The SSL (5%) and timeout (10%) detection thresholds are currently constants in the
rules rather than per-service config.

## Building and running

This targets **OpenBSD**: the build uses BSD `make` and the binary calls
`pledge(2)`/`unveil(2)`.

```sh
# CLIPS_DIR must point at a built CLIPS core (libclips.a + clips.h).
make CLIPS_DIR=/path/to/clips/core

./gov-sim                       # synthetic simulation, 60 cycles (default)
./gov-sim -s 200                # synthetic simulation, N cycles
./gov-sim -r scenarios/foo.pps  # replay recorded observations from a scenario file
```

- **Simulation mode** generates synthetic pool health (periodic incidents and
  recoveries) to exercise the rules end to end.
- **Replay mode** drives the governor from a recorded `.pps` scenario file, so the
  same observation stream can be replayed against different parameter settings.
  See `scenario.h` for the file format and `scenario.R` for tooling to read, write,
  generate, and analyze scenarios.

Each cycle prints the weight adjustments and alerts it produced, and the weight
matrix is printed periodically and at the end.

## Operational notes

- **Pool semantics:** response times degrade non-linearly as a pool saturates, and
  different providers degrade differently — some gracefully, some sharply. The
  statistical (sigma) checks adapt to each pool's own baseline; the hard floors
  (`min_success_rate`, `max_response_time`) catch absolute-bad behavior.
- **Restart:** effective weights are the durable state; the in-memory facts
  (healthy-since timers, degradation status) are rebuilt from the next few cycles of
  observations. Behavior after restart is conservative — a still-degraded pool is
  re-detected quickly, while restoration timers simply start over.

## Design intent (not yet implemented)

The following are part of the governor's intended direction but are **not** in the
current rules. They are listed so the gap between intent and implementation is
explicit:

- **Capacity awareness:** respect each pool's soft/hard request limits — reduce
  weight as a pool nears its limit even if quality is fine, block restoration into a
  near-full pool, and allow boosting a healthy pool *above* its base weight (up to a
  ceiling, e.g. 1.5×) to absorb load shed from constrained peers.
- **Proactive, time-of-day shifts:** anticipate the daily traffic cycle
  (trough → ramp-up → peak → ramp-down) and pre-shift toward load-efficient pools
  before peak rather than only reacting after degradation.
- **Probation / flap handling:** a `healthy → degraded → probation → healthy` state
  machine with flap detection and extended probation for pools that oscillate.
- **Trend detection:** act on multi-cycle trends, not just single-cycle snapshots.
- **Persistence and scale:** sourcing observations from a production metrics store
  on a fixed poll interval and persisting effective weights across restarts.

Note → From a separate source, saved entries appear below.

--- config.mk ---
export PLATFORM = sky130hd
export DESIGN_NAME = sprite_blitter
export DESIGN_NICKNAME = d
export VERILOG_FILES = /design/src/rtl/sprite_blitter.sv
export SDC_FILE = /design/constraint.sdc
export NUM_CORES = 1
export LEC_CHECK = 0
export CAP_MARGIN = 20
export CORE_MARGIN = 2
export CORE_UTILIZATION = 54
export CTS_CLUSTER_SIZE = 16
export DETAILED_ROUTE_END_ITERATION = 10
export PLACE_DENSITY_LB_ADDON = 0.08
export SETUP_SLACK_MARGIN = 0.3
export SLEW_MARGIN = 10
export SYNTH_ARGS = -nofsm -noshare
export SYNTH_HDL_FRONTEND = slang
export SYNTH_SLANG_ARGS = --single-unit
--- constraint.sdc ---
create_clock -name clk -period 5.93 [get_ports clk]
set_clock_uncertainty 0.1 [all_clocks]
set_input_delay 1.4825 -clock clk [delete_from_list [all_inputs] [get_ports clk]]
set_output_delay 1.4825 -clock clk [all_outputs]
set_load 0.03 [all_outputs]
--- src/rtl/sprite_blitter.sv ---
// Sprite plotter: walks an SPR_W x SPR_H ROM, emitting clipped, colour-keyed framebuffer writes.
// Latency 2 cycles per pixel regardless of content; no backpressure, start ignored while busy.
module sprite_blitter #(
  parameter int SPR_W       = 16,
  parameter int SPR_H       = 16,
  parameter int ADDR_W      = 8,
  parameter int X_W         = 9,
  parameter int Y_W         = 8,
  parameter int SCREEN_W    = 320,
  parameter int SCREEN_H    = 240,
  parameter int COLOUR_W    = 3,
  parameter int X_OFFSET    = 8,
  parameter int TRANSPARENT = 0
) (
  input  logic                clk,
  input  logic                resetn,
  input  logic                start,
  input  logic [X_W-1:0]      x_in,
  input  logic [Y_W-1:0]      y_in,
  input  logic                erase,
  input  logic [COLOUR_W-1:0] bg_colour,
  output logic [ADDR_W-1:0]   rom_addr,
  input  logic [COLOUR_W-1:0] rom_data,
  output logic [X_W-1:0]      x_out,
  output logic [Y_W-1:0]      y_out,
  output logic [COLOUR_W-1:0] colour_out,
  output logic                writeEn,
  output logic                busy,
  output logic                done
);

  localparam int CW = $clog2(SPR_W);
  localparam int RW = $clog2(SPR_H);
  localparam logic [X_W:0]        SCR_W_V = (X_W+1)'(SCREEN_W);
  localparam logic [Y_W:0]        SCR_H_V = (Y_W+1)'(SCREEN_H);
  localparam logic [X_W:0]        X_OFF_V = (X_W+1)'(X_OFFSET);
  localparam logic [COLOUR_W-1:0] KEY_V   = COLOUR_W'(TRANSPARENT);

  typedef enum logic [1:0] {IDLE, FETCH, WRITE, DONE} state_t;

  state_t        state;
  logic [CW-1:0] col;
  logic [RW-1:0] row;
  logic [X_W:0]  origin_x;  // two's complement, negative when sprite hangs off the left edge
  logic [Y_W-1:0] origin_y;
  logic          erase_r;

  logic [X_W:0]  px;
  logic [Y_W:0]  py;
  logic          visible;
  logic          opaque;
  logic          last_px;

  assign rom_addr = {row, col};
  assign px       = origin_x + {{(X_W+1-CW){1'b0}}, col};
  assign py       = {1'b0, origin_y} + {{(Y_W+1-RW){1'b0}}, row};
  // Sign bit set means left of screen; the extra py bit catches wrap past the bottom.
  assign visible  = !px[X_W] && (px < SCR_W_V) && (py < SCR_H_V);
  assign opaque   = erase_r || (rom_data != KEY_V);
  assign last_px  = (col == {CW{1'b1}}) && (row == {RW{1'b1}});

  always_ff @(posedge clk) begin
    if (!resetn) begin
      state      <= IDLE;
      col        <= '0;
      row        <= '0;
      origin_x   <= '0;
      origin_y   <= '0;
      erase_r    <= 1'b0;
      x_out      <= '0;
      y_out      <= '0;
      colour_out <= '0;
      writeEn    <= 1'b0;
      busy       <= 1'b0;
      done       <= 1'b0;
    end else begin
      writeEn <= 1'b0;
      done    <= 1'b0;
      case (state)
        IDLE: begin
          if (start) begin
            origin_x <= {1'b0, x_in} - X_OFF_V;
            origin_y <= y_in;
            erase_r  <= erase;
            col      <= '0;
            row      <= '0;
            busy     <= 1'b1;
            if (y_in == '0) begin
              state <= DONE;
              done  <= 1'b1;
            end else begin
              state <= FETCH;
            end
          end
        end
        FETCH: state <= WRITE;
        WRITE: begin
          x_out      <= px[X_W-1:0];
          y_out      <= py[Y_W-1:0];
          colour_out <= erase_r ? bg_colour : rom_data;
          writeEn    <= visible && opaque;
          col        <= col + 1'b1;
          if (col == {CW{1'b1}})
            row <= row + 1'b1;
          if (last_px) begin
            state <= DONE;
            done  <= 1'b1;
          end else begin
            state <= FETCH;
          end
        end
        DONE: begin
          state <= IDLE;
          busy  <= 1'b0;
        end
        default: begin
          state <= IDLE;
          busy  <= 1'b0;
        end
      endcase
    end
  end

endmodule

# Word level (Yosys, flattened, before mapping)
# Index checks and enable logic that the tools add are counted.
[word_totals]
word_cells = 57
reg_bits = 52
[op_classes]
n_reduce_logical = 16
addsub = 5
eq_ne = 7
magnitude_cmp = 2
muxes = 15
[ops]
columns = ["cell", "n"]
rows = [
  ["one-hot mux 4 bit (2 select lines)", 2],
  ["adder 10 x 4 -> 10 bit", 1],
  ["less-than comparator 10 x 9 -> 1 bit (second input constant)", 1],
  ["subtractor 9 x 4 -> 10 bit (second input constant)", 1],
  ["adder 8 x 4 -> 9 bit", 1],
  ["less-than comparator 9 x 8 -> 1 bit (second input constant)", 1],
  ["adder 4 x 1 -> 4 bit (second input constant)", 2],
  ["== test 4 bit (second input constant)", 2],
  ["zero test 8 bit", 1],
  ["2-to-1 mux 4 bit", 2],
  ["one-hot mux 2 bit (4 select lines)", 1],
  ["AND reduction 2 bit", 4],
  ["2-to-1 mux 2 bit", 3],
  ["== test 2 bit (second input constant)", 2],
  ["logical AND 1 bit", 4],
  ["2-to-1 mux 1 bit", 4],
  ["inequality test 2 bit (second input constant)", 2],
  ["one-hot mux 1 bit (2 select lines)", 2],
  ["nonzero test 2 bit", 2],
  ["2-to-1 mux 3 bit", 1],
  ["AND reduction 3 bit", 1],
  ["nonzero test 3 bit", 1],
  ["== test 2 x 1 -> 1 bit (second input constant)", 1],
  ["zero test 2 bit", 1],
  ["other kinds (2)", 2],
]

# Longest topological paths before layout
# Gate-level depths: netlist of run 1.
[depth]
word_depth = 5
ltp_mapped = 9

# Worst setup path after synthesis of run 1
# OpenSTA, ideal clock, no wires.
[synth_path]
kind = "input-to-reg"
startpoint = "input x_in[3]"
endpoint = "register origin_x[8]"
stages = 4
setup_slack_ps = 3391
t_arrival_ps = 2323
setup_ps = 116
t_required_ps = 5714
path_cell_list = "or3_1 nor3_1 xor2_1 o211a_1"
[synth_between]
elab_chain_len = 1
[synth_rtl]
columns = ["item", "line", "text"]
rows = [
  ["from (decl)", "18", "input logic [X_W-1:0] x_in,"],
  ["subtractor 9 x 4 -> 10 bit", "82", "origin_x <= {1'b0, x_in} - X_OFF_V;"],
  ["to (signal assigned)", "82", ""],
  ["to (decl)", "44", "logic [X_W:0] origin_x;"],
]
# Every way passes these cells.
# A chain may end at the register's enable or synchronous reset.

# Final worst setup path of run 1
[layout_path]
startpoint = "register col[1]"
endpoint = "output rom_addr[1]"
[layout_rtl]
columns = ["item", "line", "text"]
rows = [
  ["from (decl)", "42", "logic [CW-1:0] col;"],
  ["from (signal assigned)", "102", "col <= col + 1'b1;"],
  ["to (decl)", "22", "output logic [ADDR_W-1:0] rom_addr,"],
]
# No word-level cell between the ends.

==> qor.yml, run 1 <==
hold_depth: 2
netlist_instances: 308
rows: 25
routabilityCongestion: 0.810
sw_frac_of_total_pct: 25.2
clkLatencyLatePin_ns: 0.29
maxCapViolCount: 0
required_ns: 4.35
yosys.area.top_type_share_pct: 39.5
synth_area_leaders: "dfxtp_1 40%, nand2_1 8.7%, a21boi_1 6.0%"
htree_levels: 2
die_w_um: 73.8
fin_setup_tns_ns: 0
synth_cell_type_count: 43
ios: 58
crit_family: "buffers and inverters"
tritoncts: "built"
yosys_warnings: 0
period_share_pct: 51.9
seqPwrFrac_pct: 54.6
port_buffers: 57
yosysSeqAreaShare_pct: 39.5
yosys.area.top_type: "dfxtp_1"
hpwl_mm: 3.99
drtIter0Drc: 157
ys_top_cells_by_count: "61 x nand2_1, 52 x dfxtp_1, 21 x a21boi_1, 17 x nor2_1, 14 x o211a_1"
grt_usage_pct: 22.2
cts_hold_buf: 0
r2r_start: "row[0]$_SDFFE_PN0P_"
regToRegSetupSlack_ns: 3.72
ir_drop_mv: 0.149
drive_gt1_share_pct: 5.56
dr.pass1.iters: 4
place_area_um2: 3250
async_flop_share_pct: 0
drv_slew: 0
min_to: "y_out[2]$_SDFFE_PN0P_"
critPathKind: "reg2out"
leakage_nw: 1.38
layout_min_cycle_time_ns: 3.08
diodes: 0
pwr-share-comb_pct: 15.1
clk_pin_slew_ns: 0.09
worst_ep_arrival_time_ns: 1.50
num_vias: 2269
crit_start: "col[1]$_SDFFE_PN0P_"
fin_area_um2: 3340
overflow: 0
rr_endpoint: "y_out[6]$_SDFFE_PN0P_"
antenna_found_initial: 0
pwr_density_cell_nw_per_um2: 208
finalSetupViolCount: 0
grt_max_degree: 51
core_um2: 4720
initial_core_util_pct: 55.7
detail_route.drc_violations: 0
ant_nets: 0
dieHeight_um: 73.8
syn_to_final_growth_pct: 26.9
post_cts_buffers: 0
dpl.cell_count: 420
clockRootBuffer: "clkbuf_8"
instances_no_fill: 427
internal-power_w: 0.000520
crit_fanout: 6
finalHoldViolations: 0
final_nets: 400
worstHoldStart: "y_out[2]$_SDFFE_PN0P_"
ys.flop_type: "dfxtp_1"
outcome: "finished, final reports clean"
crit_slowest_cell: "clkdlybuf4s50_1"
clk_path_buf_depth: 2
reg2reg_depth: 9
setup_slack_ns: 2.85
dieArea_um2: 5450
fmax_mhz: 325
crit_buf_inv: 1
max_stage_delay_ns: 0.73
avgSynthCellArea_um2: 8.55
routed_wl_mm: 5.59
max_slew.worst_pin.slew_ns: 0.752
endpoint_kind: "output pin"
place_ws_ns: 2.59
netlist_area_um2: 2630
rsz0062_at_grt: "false"
grt_pass1_vias: 2093
viasPerCell: 5.31
clock-sinks: 52
synth.most_common_cell: "nand2_1"
synth_edf_count: 0
ys_seq_elements: 52
path_cells: "clkdlybuf4s50_1"
clkPwrFrac_pct: 30.2
relSlewSlack_pct: 49.7
grt_pass1_wl_mm: 9.44
hold_path.class: "reg2reg"
fillCellCount: 402
post_drt_wl_per_cell_um: 13.1
numCtsBuffers: 5
syn_nets: 348
netSwitchingPower_w: 0.000175
cts.repair.resized: 0
startpoint_type: "flop"
[power groups by stage]
stage / combinational, W / clock [W] / sequential, W
6_report: 0.000105 / 0.000210 / 0.000380
5_1_grt: 0.000115 / 0.000228 / 0.000382
4_1_cts: 0.000106 / 0.000217 / 0.000380
3_5_place_dp: 0.000105 / 0 / 0.000388
3_3_place_gp: 0.000104 / 0 / 0.000387
2_1_floorplan: 0.0000542 / 0 / 0.000395
[state kept, by name (all words and copies together), names as in the netlist]
name and count:
busy 1, col 4, colour_out 3, done 1
erase_r 1, origin_x 10, origin_y 8, row 4
state 2, writeEn 1, x_out 9, y_out 8
[tightest hold or removal path, cell delays in order, from the launching register on]
cell and delay, ns:
dfxtp_1 0.32, nand2_1 0.05, a21boi_1 0.05
[cell families (layout without fill, tap and decap cells)]
family	after synthesis	in the layout	synth area share, %
AO/OA/AOI/OAI	70	70	19.5
XOR/XNOR	18	18	5.99
adder cells (fa/ha/maj)	13	13	6.75
flip-flops	52	52	39.5
multiplexers	4	4	1.52
AND/OR/NAND/NOR	126	126	22.8
buffers and inverters	25	77	3.85
[area by class of cell]
class                           instances  area [µm²]  share of cell area [%]
Clock buffer                            7        96.3                    2.88
Inverter                               10        37.5                    1.12
Multi-Input combinational cell        231        1490                    44.6
Sequential cell                        52        1040                    31.1
Tap cell                               67        83.8                    2.51
Timing Repair Buffer                   60         593                    17.7
[cell usage in the layout, fill, tap and decap left out, types with 7 or more instances in the layout]
master / netlist / routed
ha_1: 11 / 11
xnor2_1: 9 / 9
dfxtp_1: 52 / 52
nand2_1: 61 / 61
nor2_1: 17 / 17
xor2_1: 9 / 9
inv_1: 9 / 9
clkbuf_8: 0 / 7
o211a_1: 14 / 14
a21boi_1: 21 / 21
nand3_1: 12 / 12
clkdlybuf4s50_1: 0 / 57
a21oi_1: 12 / 12
[metal layers]
metal / part of all wire [%] / GRT usage [%]
met5: 0 / 0
met4: 1.1 / 5.86
met3: 4.5 / 4.53
met2: 45 / 36.6
met1: 49 / 29.7
[per-stage QoR]
step | power [W] | hold WS (ns) | util, %
3_3_place_gp | 0.000491 | 0.341 | 68.7
6_report | 0.000695 | 0.359 | 70.8
4_1_cts | 0.000702 | 0.363 | 70.8
5_1_grt | 0.000726 | 0.384 | 70.8
2_1_floorplan | 0.000449 | 0.339 | -
3_5_place_dp | 0.000493 | 0.352 | 68.7
[how the worst max path moves through the flow]
stage,endpoint,slack (ns),cells past startpoint
after floorplan,origin_x[8]$_SDFFE_PN0P_,3.39,4
after global placement,col[3]$_SDFFE_PN0P_,2.61,4
after detailed placement,col[3]$_SDFFE_PN0P_,2.59,4
after CTS,rom_addr[1],2.84,1
after global routing,writeEn$_SDFF_PN0_,2.78,6
final,rom_addr[1],2.85,1
Note: power is estimated with default switching activity, not from simulation.
==> run 2: changes to the inputs <==
--- a/config.mk
+++ b/config.mk
@@ -7,7 +7,7 @@
 export LEC_CHECK = 0
 export CAP_MARGIN = 20
 export CORE_MARGIN = 2
-export CORE_UTILIZATION = 54
+export CORE_UTILIZATION = 50
 export CTS_CLUSTER_SIZE = 16
 export DETAILED_ROUTE_END_ITERATION = 10
 export PLACE_DENSITY_LB_ADDON = 0.08
==> constraint.sdc (replaced) <==
create_clock -name clk -period 2.9 [get_ports clk]
set_clock_uncertainty 0.1 [all_clocks]
set_input_delay 0.725 -clock clk [delete_from_list [all_inputs] [get_ports clk]]
set_output_delay 0.725 -clock clk [all_outputs]
set_load 0.03 [all_outputs]
==> qor.yml, run 2 (synthesis results as in run 1) <==
outcome: "finished, final reports clean"
hold_path.class: "reg2reg"
rr_endpoint: "y_out[6]$_SDFFE_PN0P_"
clk_path_buf_depth: 2  # unchanged
relSlewSlack_pct: 58.3  # +8.5 points
dr.pass1.iters: 4  # unchanged
crit_slowest_cell: "clkdlybuf4s50_1"
leakage_nw: 1.39  # +0.65%
dieArea_um2: 5860  # +7.6%
layout_min_cycle_time_ns: 2.32
regToRegSetupSlack_ns: 0.67  # -3.05 ns
initial_core_util_pct: 51.5  # -4.2 points
multi_input_area_um2: 1490  # unchanged
dieHeight_um: 76.6  # +3.7%
required_ns: 2.08  # -2.27 ns
routed_wl_mm: 5.72  # +2.2%
rsz0062_at_grt: "false"
worst_ep_arrival_time_ns: 1.49  # about the same
pwr_density_cell_nw_per_um2: 422  # +100%
grt_max_degree: 50  # -2.0%
setup_slack_ns: 0.583  # -2.27 ns
min_to: "x_out[0]$_SDFFE_PN0P_"
clockRootBuffer: "clkbuf_8"
num_vias: 2315  # +2.0%
worstHoldStart: "x_out[0]$_SDFFE_PN0P_"
grt_pass1_wl_mm: 9.59  # +1.6%
numCtsBuffers: 5  # unchanged
antenna_found_initial: 0  # unchanged
core_um2: 5110  # +8.1%
startpoint_type: "flop"
crit_fanout: 6  # unchanged
fin_setup_tns_ns: 0  # unchanged
dpl.cell_count: 426  # +1.4%
largest-register: "origin_x"
fin_area_um2: 3360  # +0.60%
hold_depth: 2  # unchanged
post_cts_buffers: 0  # unchanged
drtIter0Drc: 126  # -20%
port_buffers: 57  # unchanged
drive_gt1_share_pct: 6.04  # +0.49 points
layout_commonest_cell: "nand2_1"
fmax_mhz: 432
max_stage_delay_ns: 0.72  # about the same
tritoncts: "built"
ir_drop_mv: 0.204  # +37%
r2r_start: "row[0]$_SDFFE_PN0P_"
syn_to_final_growth_pct: 27.7
post_drt_wl_per_cell_um: 13.2  # +0.57%
drv_slew: 0  # unchanged
rows: 26  # +4.0%
ios: 58  # unchanged
endpoint_kind: "output pin"
diodes: 0  # unchanged
final_nets: 403  # +0.75%
finalHoldViolations: 0  # unchanged
seq_area_um2: 1040  # unchanged
die_w_um: 76.6  # +3.7%
crit_family: "buffers and inverters"
path_cells: "clkdlybuf4s50_1"
grt_pass1_vias: 2048  # -2.2%
reg2reg_depth: 9  # unchanged
overflow: 0  # unchanged
crit_buf_inv: 1  # unchanged
grt_usage_pct: 20.1  # -2.1 points
final_cell_mix: "61 x nand2_1, 57 x clkdlybuf4s50_1, 52 x dfxtp_1, 21 x a21boi_1, 17 x nor2_1"
clock-sinks: 52  # unchanged
place_ws_ns: 0.589  # -2.00 ns
fillCellCount: 459  # +14%
max_slew.worst_pin.slew_ns: 0.626  # -0.126 ns
clkLatencyLatePin_ns: 0.30  # about the same
clk_pin_slew_ns: 0.09  # about the same
instances_no_fill: 434  # +1.6%
maxCapViolCount: 0  # unchanged
routabilityCongestion: 0.778  # -3.9%
place_area_um2: 3270  # +0.81%
largest_reg_flops: 10  # unchanged
viasPerCell: 5.33  # +0.38%
cts_hold_buf: 0  # unchanged
finalSetupViolCount: 0  # unchanged
ant_nets: 0  # unchanged
htree_levels: 2  # unchanged
hpwl_mm: 4.18  # +4.8%
period_share_pct: 79.9
cts.repair.resized: 0  # unchanged
detail_route.drc_violations: 0  # unchanged
critPathKind: "reg2out"
top_regs: "origin_x (10), x_out (9)"
-- run 2: worst max path at each step --
stage,from,to,slack [ns],cells after the start
after floorplan,row[0]$_SDFFE_PN0P_,y_out[6]$_SDFFE_PN0P_,0.65,9
after global placement,start,col[3]$_SDFFE_PN0P_,0.65,4
after detailed placement,start,col[3]$_SDFFE_PN0P_,0.59,4
after CTS,col[1]$_SDFFE_PN0P_,rom_addr[1],0.57,1
after global routing,row[0]$_SDFFE_PN0P_,writeEn$_SDFF_PN0_,0.40,9
final,col[1]$_SDFFE_PN0P_,rom_addr[1],0.58,1
-- run 2: metrics by stage --
step | utilization [%] | total power, W | hold WS, ns
5_1_grt | 65.8 | 0.00148 | 0.384
2_1_floorplan | - | 0.000918 | 0.339
3_5_place_dp | 64.1 | 0.00101 | 0.344
3_3_place_gp | 64.1 | 0.00101 | 0.338
4_1_cts | 65.8 | 0.00143 | 0.357
6_report | 65.8 | 0.00142 | 0.355
-- run 2: layout make-up --
cell class                      count  share of cell area, %
Timing Repair Buffer               63                   18.3
Inverter                           10                   1.12
Multi-Input combinational cell    231                   44.3
Clock buffer                        8                   2.68
Tap cell                           70                   2.61
Sequential cell                    52                   31.0
-- run 2: where the power goes --
group / switching [W] / internal (W)
Sequential: 0.0000301 / 0.000745
Clock: 0.000228 / 0.000195
Combinational: 0.000112 / 0.000109
-- run 2: per-layer routing --
metal  share of wire, %  wire length (µm)  vias up  GRT usage (%)
li1                   -                 -     1176              -
met1                 46              2650     1075           25.9
met2                 48              2720       58           34.1
met3                5.1               291        6           4.27
met4                1.0                60        0           5.82
met5                  0                 0        -              0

When this document and `gov.clp` disagree, `gov.clp` is what actually runs.

## License

Copyright (C) 2026 SWGY, Inc.

This program is free software: you can redistribute it and/or modify it under the
terms of the GNU Affero General Public License as published by the Free Software
Foundation, either version 3 of the License, or (at your option) any later version.
See [`LICENSE`](LICENSE) for the full text.